Acabo de llegar del supermercado con una sonrisa triunfante que me apuro a registrar antes de que se disipe… Curiosamente, no tuve que pagar ni un centavo por ella, por el contrario, de alguna manera anestesió el gasto. Todo transcurrió en escasos minutos, los que demoró la cajera en registrar el precio de cada producto. Apenas hizo funcionar la cinta transportadora apareció de la nada la gerenta, decidida a convencerme de adquirir la tarjeta de crédito de la empresa, cabe suponer que promesa de comisión mediante.
La perorata empezó
pianísimo… Tal vez el aparente perfil de mosquita muerta de la clienta de turno
(su humilde servidora) la llevó a creer a la envalentonada mujer que no necesitaría
esforzarse para que la susodicha pique el anzuelo. Pero, para su sorpresa, no pudo
ahorrarse la enumeración de las inmensurables virtudes del augurioso rectangulito.
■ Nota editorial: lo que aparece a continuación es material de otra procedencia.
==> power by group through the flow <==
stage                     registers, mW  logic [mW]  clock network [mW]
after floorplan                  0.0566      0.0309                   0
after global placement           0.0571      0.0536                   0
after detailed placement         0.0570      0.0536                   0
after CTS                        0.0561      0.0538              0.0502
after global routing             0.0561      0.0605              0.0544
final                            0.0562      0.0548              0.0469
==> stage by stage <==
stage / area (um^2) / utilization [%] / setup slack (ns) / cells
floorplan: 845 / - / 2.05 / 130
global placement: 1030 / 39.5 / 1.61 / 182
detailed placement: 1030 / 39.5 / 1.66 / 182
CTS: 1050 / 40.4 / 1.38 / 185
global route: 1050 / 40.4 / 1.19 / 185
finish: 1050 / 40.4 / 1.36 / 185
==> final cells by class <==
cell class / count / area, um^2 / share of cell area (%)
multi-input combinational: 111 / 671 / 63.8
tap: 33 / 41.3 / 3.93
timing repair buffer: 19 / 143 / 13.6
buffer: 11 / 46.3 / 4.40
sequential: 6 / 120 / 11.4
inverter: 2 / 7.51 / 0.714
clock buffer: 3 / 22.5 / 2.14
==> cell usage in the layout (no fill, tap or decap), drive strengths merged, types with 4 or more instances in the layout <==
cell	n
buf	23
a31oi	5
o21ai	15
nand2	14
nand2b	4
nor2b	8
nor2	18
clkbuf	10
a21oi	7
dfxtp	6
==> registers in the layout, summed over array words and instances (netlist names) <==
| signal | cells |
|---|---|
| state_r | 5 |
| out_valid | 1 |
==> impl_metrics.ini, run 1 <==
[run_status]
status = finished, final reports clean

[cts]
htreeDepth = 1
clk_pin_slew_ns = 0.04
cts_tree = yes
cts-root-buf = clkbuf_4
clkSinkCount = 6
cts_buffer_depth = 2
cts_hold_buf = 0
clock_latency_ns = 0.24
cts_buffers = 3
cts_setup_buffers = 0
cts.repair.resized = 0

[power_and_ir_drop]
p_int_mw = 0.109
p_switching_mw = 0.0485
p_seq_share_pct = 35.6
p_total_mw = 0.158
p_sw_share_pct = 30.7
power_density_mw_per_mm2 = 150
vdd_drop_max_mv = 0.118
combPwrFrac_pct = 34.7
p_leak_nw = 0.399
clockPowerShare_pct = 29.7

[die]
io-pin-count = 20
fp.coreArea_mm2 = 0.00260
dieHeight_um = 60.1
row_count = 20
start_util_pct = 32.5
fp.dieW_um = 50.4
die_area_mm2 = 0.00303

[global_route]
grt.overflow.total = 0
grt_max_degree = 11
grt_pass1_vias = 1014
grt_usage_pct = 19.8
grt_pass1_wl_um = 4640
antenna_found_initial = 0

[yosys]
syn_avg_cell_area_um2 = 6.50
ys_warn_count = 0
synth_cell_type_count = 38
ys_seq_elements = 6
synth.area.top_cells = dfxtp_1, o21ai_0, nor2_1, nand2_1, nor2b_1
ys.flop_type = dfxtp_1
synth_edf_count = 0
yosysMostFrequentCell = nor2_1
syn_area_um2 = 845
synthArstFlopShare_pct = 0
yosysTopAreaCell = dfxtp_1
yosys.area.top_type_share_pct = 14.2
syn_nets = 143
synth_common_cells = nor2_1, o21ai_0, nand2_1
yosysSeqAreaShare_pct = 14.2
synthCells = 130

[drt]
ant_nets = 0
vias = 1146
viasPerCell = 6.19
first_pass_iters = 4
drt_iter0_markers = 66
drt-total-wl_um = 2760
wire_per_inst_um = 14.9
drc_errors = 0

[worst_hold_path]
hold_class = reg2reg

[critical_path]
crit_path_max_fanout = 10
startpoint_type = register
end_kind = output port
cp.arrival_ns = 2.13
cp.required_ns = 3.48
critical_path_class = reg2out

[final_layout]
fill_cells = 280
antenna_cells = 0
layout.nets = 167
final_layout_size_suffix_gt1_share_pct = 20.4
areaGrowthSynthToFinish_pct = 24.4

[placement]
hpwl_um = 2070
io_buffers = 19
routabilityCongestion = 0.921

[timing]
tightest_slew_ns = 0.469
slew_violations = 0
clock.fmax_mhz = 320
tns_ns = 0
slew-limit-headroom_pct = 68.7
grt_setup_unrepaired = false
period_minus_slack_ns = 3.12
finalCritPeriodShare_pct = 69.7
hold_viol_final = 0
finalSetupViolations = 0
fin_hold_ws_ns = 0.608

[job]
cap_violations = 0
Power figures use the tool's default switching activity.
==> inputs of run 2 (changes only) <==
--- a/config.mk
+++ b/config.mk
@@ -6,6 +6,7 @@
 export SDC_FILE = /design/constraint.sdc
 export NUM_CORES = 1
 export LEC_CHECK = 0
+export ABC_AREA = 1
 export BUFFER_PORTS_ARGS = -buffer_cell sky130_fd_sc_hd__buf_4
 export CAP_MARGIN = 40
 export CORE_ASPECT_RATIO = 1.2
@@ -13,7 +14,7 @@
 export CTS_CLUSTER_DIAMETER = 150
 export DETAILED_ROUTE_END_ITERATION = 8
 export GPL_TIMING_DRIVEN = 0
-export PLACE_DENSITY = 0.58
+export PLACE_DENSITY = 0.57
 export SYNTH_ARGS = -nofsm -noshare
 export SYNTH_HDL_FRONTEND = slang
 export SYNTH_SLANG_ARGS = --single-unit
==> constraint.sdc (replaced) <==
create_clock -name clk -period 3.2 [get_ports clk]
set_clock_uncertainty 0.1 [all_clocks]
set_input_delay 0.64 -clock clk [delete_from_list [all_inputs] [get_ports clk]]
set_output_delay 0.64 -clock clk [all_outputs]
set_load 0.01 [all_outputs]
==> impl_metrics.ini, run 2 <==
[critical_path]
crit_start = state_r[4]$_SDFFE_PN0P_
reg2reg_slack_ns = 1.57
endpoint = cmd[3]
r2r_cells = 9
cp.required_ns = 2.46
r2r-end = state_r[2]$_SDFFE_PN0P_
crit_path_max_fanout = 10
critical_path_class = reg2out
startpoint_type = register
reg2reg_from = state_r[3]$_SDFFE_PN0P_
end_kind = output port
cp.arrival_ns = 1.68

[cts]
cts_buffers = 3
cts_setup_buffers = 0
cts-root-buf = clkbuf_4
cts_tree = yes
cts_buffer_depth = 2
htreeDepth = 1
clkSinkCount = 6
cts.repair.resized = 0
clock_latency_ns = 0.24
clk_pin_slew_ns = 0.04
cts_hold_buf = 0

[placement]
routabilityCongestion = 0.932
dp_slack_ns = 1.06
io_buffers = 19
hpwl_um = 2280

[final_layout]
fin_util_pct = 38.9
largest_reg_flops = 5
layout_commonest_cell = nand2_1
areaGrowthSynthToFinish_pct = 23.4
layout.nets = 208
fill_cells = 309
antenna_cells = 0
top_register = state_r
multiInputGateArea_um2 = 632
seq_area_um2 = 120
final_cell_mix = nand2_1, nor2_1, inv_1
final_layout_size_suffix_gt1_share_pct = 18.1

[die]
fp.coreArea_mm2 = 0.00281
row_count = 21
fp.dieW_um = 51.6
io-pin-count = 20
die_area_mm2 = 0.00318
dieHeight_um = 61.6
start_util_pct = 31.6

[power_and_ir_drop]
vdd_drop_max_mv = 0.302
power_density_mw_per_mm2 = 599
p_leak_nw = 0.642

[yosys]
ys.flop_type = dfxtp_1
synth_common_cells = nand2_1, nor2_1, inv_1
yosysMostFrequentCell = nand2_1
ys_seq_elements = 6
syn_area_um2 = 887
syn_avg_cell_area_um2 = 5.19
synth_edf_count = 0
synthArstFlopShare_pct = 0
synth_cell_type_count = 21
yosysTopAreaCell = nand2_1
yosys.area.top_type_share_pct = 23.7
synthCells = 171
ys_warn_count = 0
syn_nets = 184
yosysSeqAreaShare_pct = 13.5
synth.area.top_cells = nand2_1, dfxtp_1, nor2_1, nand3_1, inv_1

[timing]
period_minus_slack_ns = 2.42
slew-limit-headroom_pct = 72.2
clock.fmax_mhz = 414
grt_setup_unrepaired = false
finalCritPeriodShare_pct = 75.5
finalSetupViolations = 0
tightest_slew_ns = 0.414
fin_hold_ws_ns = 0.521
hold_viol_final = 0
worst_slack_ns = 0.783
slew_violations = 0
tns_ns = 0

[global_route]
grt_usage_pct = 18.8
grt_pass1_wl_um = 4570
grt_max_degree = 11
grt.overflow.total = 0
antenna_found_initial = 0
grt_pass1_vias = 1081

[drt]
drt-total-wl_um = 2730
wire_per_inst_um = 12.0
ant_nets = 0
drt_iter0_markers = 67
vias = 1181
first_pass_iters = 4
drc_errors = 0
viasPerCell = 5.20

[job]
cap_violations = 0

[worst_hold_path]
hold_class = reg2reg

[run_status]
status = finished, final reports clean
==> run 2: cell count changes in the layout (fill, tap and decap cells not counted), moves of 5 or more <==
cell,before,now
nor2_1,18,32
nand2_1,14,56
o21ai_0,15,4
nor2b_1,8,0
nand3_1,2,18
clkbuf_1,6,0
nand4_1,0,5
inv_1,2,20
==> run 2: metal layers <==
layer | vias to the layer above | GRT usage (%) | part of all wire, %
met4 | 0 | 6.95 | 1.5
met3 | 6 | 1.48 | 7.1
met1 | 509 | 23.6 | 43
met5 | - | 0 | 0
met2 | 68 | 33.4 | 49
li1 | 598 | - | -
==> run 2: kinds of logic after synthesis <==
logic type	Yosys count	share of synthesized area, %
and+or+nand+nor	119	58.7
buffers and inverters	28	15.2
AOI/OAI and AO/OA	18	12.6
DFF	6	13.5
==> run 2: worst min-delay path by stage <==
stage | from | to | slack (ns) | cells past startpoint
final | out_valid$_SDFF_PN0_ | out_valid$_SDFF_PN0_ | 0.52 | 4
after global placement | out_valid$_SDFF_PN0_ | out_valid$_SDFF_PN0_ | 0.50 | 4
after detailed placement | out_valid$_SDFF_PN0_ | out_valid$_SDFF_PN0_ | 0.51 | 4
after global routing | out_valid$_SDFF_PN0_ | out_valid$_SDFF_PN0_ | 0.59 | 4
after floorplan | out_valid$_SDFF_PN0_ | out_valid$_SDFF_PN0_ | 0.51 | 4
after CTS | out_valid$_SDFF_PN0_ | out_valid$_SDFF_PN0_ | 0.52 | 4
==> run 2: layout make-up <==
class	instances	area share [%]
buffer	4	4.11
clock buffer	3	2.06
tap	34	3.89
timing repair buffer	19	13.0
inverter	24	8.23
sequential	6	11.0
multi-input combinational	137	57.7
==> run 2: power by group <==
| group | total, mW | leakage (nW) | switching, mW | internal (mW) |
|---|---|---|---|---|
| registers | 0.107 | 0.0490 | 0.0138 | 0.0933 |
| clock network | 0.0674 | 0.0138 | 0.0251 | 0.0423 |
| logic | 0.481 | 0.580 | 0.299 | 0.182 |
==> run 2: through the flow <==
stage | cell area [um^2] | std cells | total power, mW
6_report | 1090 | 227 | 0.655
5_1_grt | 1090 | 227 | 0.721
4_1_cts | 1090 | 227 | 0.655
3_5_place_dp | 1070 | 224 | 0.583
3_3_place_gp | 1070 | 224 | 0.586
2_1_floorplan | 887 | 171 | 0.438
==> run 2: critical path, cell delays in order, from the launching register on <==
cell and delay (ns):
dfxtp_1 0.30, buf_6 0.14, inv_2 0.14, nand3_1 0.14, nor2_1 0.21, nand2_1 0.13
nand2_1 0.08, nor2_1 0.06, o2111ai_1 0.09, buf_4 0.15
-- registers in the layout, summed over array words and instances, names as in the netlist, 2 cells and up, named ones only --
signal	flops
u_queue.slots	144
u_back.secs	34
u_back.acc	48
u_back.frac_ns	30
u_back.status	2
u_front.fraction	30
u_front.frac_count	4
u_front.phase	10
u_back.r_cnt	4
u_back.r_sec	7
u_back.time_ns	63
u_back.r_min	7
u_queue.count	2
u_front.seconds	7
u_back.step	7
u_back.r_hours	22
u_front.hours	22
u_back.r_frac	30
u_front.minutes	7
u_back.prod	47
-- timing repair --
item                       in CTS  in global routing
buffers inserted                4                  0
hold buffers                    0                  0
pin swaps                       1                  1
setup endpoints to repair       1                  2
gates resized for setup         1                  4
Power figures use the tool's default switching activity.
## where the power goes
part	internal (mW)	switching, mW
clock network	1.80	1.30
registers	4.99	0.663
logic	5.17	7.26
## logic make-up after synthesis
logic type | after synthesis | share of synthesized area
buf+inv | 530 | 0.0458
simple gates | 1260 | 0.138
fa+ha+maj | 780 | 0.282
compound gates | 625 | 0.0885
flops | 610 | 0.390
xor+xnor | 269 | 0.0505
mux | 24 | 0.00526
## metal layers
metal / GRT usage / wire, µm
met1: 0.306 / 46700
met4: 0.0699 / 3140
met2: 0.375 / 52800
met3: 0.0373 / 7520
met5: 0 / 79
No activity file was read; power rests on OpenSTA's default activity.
<file path="config.mk">
export PLATFORM = sky130hd
export DESIGN_NAME = cru_mul
export DESIGN_NICKNAME = d
export VERILOG_FILES = /design/src/hw/rtl/cru_pkg.sv /design/src/hw/rtl/cru_mul.sv
export SDC_FILE = /design/constraint.sdc
export NUM_CORES = 2
export LEC_CHECK = 0
export ABC_CLOCK_PERIOD_IN_PS = 8100
export BUFFER_PORTS_ARGS = -buffer_cell sky130_fd_sc_hd__buf_4
export CAP_MARGIN = 20
export CORE_MARGIN = 4
export CORE_UTILIZATION = 32
export DETAILED_ROUTE_END_ITERATION = 6
export PLACE_DENSITY = 0.5
export SLEW_MARGIN = 20
export SYNTH_ARGS = -nofsm -noshare
export SYNTH_HDL_FRONTEND = slang
export SYNTH_SLANG_ARGS = --single-unit
export TNS_END_PERCENT = 10
</file>
<file path="constraint.sdc">
create_clock -name clk -period 8.1 [get_ports clk]
set_input_delay 0.81 -clock clk [delete_from_list [all_inputs] [get_ports clk]]
set_output_delay 0.81 -clock clk [all_outputs]
set_load 0.05 [all_outputs]
</file>
<file path="src/hw/rtl/cru_pkg.sv">
package cru_pkg;

  localparam int unsigned VAL_W  = 32;
  localparam int unsigned SUM_W  = 64;
  localparam int unsigned QUO_W  = 17;
  localparam int unsigned FRAC_W = 16;
  localparam int unsigned ROWS   = 3;

  localparam logic [VAL_W-1:0] Q_ONE = 32'h0001_0000;
  localparam logic [15:0]      NO_TARGET = 16'hFFFF;

  localparam logic [2:0] CFG_KIND   = 3'd0;
  localparam logic [2:0] CFG_USE    = 3'd1;
  localparam logic [2:0] CFG_INV    = 3'd2;
  localparam logic [2:0] CFG_TARGET = 3'd3;
  localparam logic [2:0] CFG_TOTAL  = 3'd4;

  localparam logic [1:0] COL_TRANSLATION = 2'd3;

  typedef enum logic [1:0] {
    MODE_OWNER  = 2'd0,
    MODE_TARGET = 2'd1,
    MODE_ROT    = 2'd2
  } cru_mode_t;

  // Everything an item needs at the final mux, carried along the pipe
  typedef struct packed {
    cru_mode_t              mode;
    logic [2:0]             use_m;
    logic [2:0]             inv_m;
    logic [3:0][VAL_W-1:0]  own;
    logic [3:0][VAL_W-1:0]  tgt;
  } cru_side_t;

  function automatic logic [VAL_W-1:0] mag32(input logic [VAL_W-1:0] v);
    return v[VAL_W-1] ? (VAL_W'(0) - v) : v;
  endfunction

endpackage

</file>
<file path="src/hw/rtl/cru_mul.sv">
module cru_mul
  import cru_pkg::*;
(
  input  logic                        clk,
  input  logic                        rst_n,
  input  logic                        en,
  input  logic                        in_valid,
  input  cru_side_t                   in_side,
  input  logic [VAL_W-1:0]            in_scale,
  input  logic [ROWS-1:0][QUO_W-1:0]  in_quo,
  input  logic [ROWS-1:0]             in_neg,
  output logic                        out_valid,
  output logic [3:0][VAL_W-1:0]       out_res
);

  localparam int unsigned PRD_W = QUO_W + VAL_W;
  localparam int unsigned SHR_W = PRD_W - FRAC_W;
  localparam logic [SHR_W-1:0] POS_MAX = SHR_W'(33'h0_7FFF_FFFF);
  localparam logic [SHR_W-1:0] NEG_MAX = SHR_W'(33'h0_8000_0000);

  logic                        v1_r, v2_r;
  cru_side_t                   side1_r;
  logic [ROWS-1:0][PRD_W-1:0]  prd_r;
  logic [ROWS-1:0]             neg1_r;
  logic [3:0][VAL_W-1:0]       res_r;
  logic [3:0][VAL_W-1:0]       res_nxt;
  logic [SHR_W-1:0]            shr [ROWS];
  logic [VAL_W-1:0]            sat [ROWS];

  always_comb begin
    for (int i = 0; i < ROWS; i++) begin
      shr[i] = prd_r[i][PRD_W-1:FRAC_W];
      if (!neg1_r[i]) begin
        sat[i] = (shr[i] > POS_MAX) ? 32'h7FFF_FFFF : shr[i][VAL_W-1:0];
      end else begin
        sat[i] = (shr[i] > NEG_MAX) ? 32'h8000_0000 : (VAL_W'(0) - shr[i][VAL_W-1:0]);
      end
    end
    case (side1_r.mode)
      MODE_TARGET: res_nxt = side1_r.tgt;
      MODE_ROT:    res_nxt = {side1_r.own[3], sat[2], sat[1], sat[0]};
      default:     res_nxt = side1_r.own;
    endcase
  end

  always_ff @(posedge clk) begin
    if (!rst_n) begin
      v1_r <= 1'b0;
      v2_r <= 1'b0;
    end else if (en) begin
      v1_r <= in_valid;
      v2_r <= v1_r;
    end
  end

  always_ff @(posedge clk) begin
    if (en) begin
      side1_r <= in_side;
      neg1_r  <= in_neg;
      for (int i = 0; i < ROWS; i++) begin
        prd_r[i] <= PRD_W'(in_quo[i]) * PRD_W'(in_scale);
      end
      res_r <= res_nxt;
    end
  end

  assign out_valid = v2_r;
  assign out_res   = res_r;

endmodule

</file>
==> results.ini <==
[run_status]
status=finished, final reports clean

[place]
io_buffers=476
place_hpwl_um=158000
gp_congestion=0.850

[detailed_routing]
drc=0
drtIter0Drc=3269
routed_wl_um=209000
vias=49047
wl_per_cell_um=20.5
viasPerCell=4.81
dr.pass1.iters=6
postRouteAntennaNets=0

[cells_and_area]
mostFrequentLayoutCells=inv_1, fa_1, nand2_1, and2_1, buf_4
areaGrowthSynthToFinish_pct=12.4
mostFrequentLayoutCell=inv_1
drive_above_1_share_pct=9.74
nets=9367

[grt]
grt_pass1_wl_um=325000
antenna_found_initial=37
grt-ovfl-total=0
grt.total_usage_pct=18.8
grt_pass1_vias=53340
grt_start_max_net_pins=178

[flow_run]
maxCapViolCount=0

[sta]
rsz0062_at_grt=no
finClkSkew_ns=0.0196
fmax_mhz=137
slew_headroom_pct=23.3
worstMarginPinSlew_ns=1.15
fin_setup_tns_ns=0
min_period_ns=7.30
period_share_pct=90.1
finalHoldViolCount=0
finalSetupViolations=0
slew_viol_final=0

[synthesis]
yosysTopAreaCell=fa_1
synth_edf_count=488
syn_nets=9091
ys_seq_area_share_pct=21.3
ys_ff_latch=490
synth_ff_type=edfxtp_1
yosysUniqueCellTypes=77
async_flop_share_pct=0
yosysWarnings=0
ys_top_cells_by_area=fa_1, edfxtp_1, inv_1, ha_1, nand2_1
syn_inst=7025
netlist_area_sq_um=68900
synth_top_area_share_pct=39.0
syn_avg_cell_area_sq_um=9.80

[cts]
post_cts_buffers=0
cts_buffers=52
hold_buffers=0
root_buffer=clkbuf_16
cts_htree_levels=2
cts_tree=done
clk_latency_ns=0.63
ctsResizeCount=0
cts_sinks=490
clockBufferDepth=3
path_clk_slew_ns=0.06

[die]
io_pins=483
die_height_um=472
floorplan.initialDensity_pct=32.1
placeableCoreArea_sq_um=214000
fp.dieW_um=472
die-area_sq_um=223000
placementRows=170

[setup_path]
ff2ff_path_depth=12
worstPathRequired_ns=8.47
crit_path_end_kind=flip-flop
startpoint_type=input pin
cp_max_fo=37
path_class=input pin to flip-flop
cp.arrival_ns=7.67

[worst_hold_path]
min_path_cells=1
hold_path.class=input pin to flip-flop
En su ímpetu vocal, menos estúpida me dijo de todo. Que cómo no voy a probar,
que cómo voy a desperdiciar la oportunidad única e irresistible, que cómo…
Claro, doña gerenta no
tenía por qué saber que entre los mandamientos que me enseñó doña vida figura
no codiciar plastiquitos de colores… Su tono fue tan in crescendo e
ininterrumpido que el hombre que me seguía en la fila dijo, un instante antes de
poner el pie en el cadalso: «esto es lo que se llama presión física moderada»…
Mi alegría es doble:
Porque siempre viene bien sacarle lustre a doña asertividad y por haber logrado
no zarandear a la obstinada empleada y gritarle ¡callate o te denuncio por maltrato!
Ganas no me
faltaron pero ganaron la partida las de acurrucarme bajo el parsimonioso manto
sabático que entreteje por estos pagos el viernes al mediodía.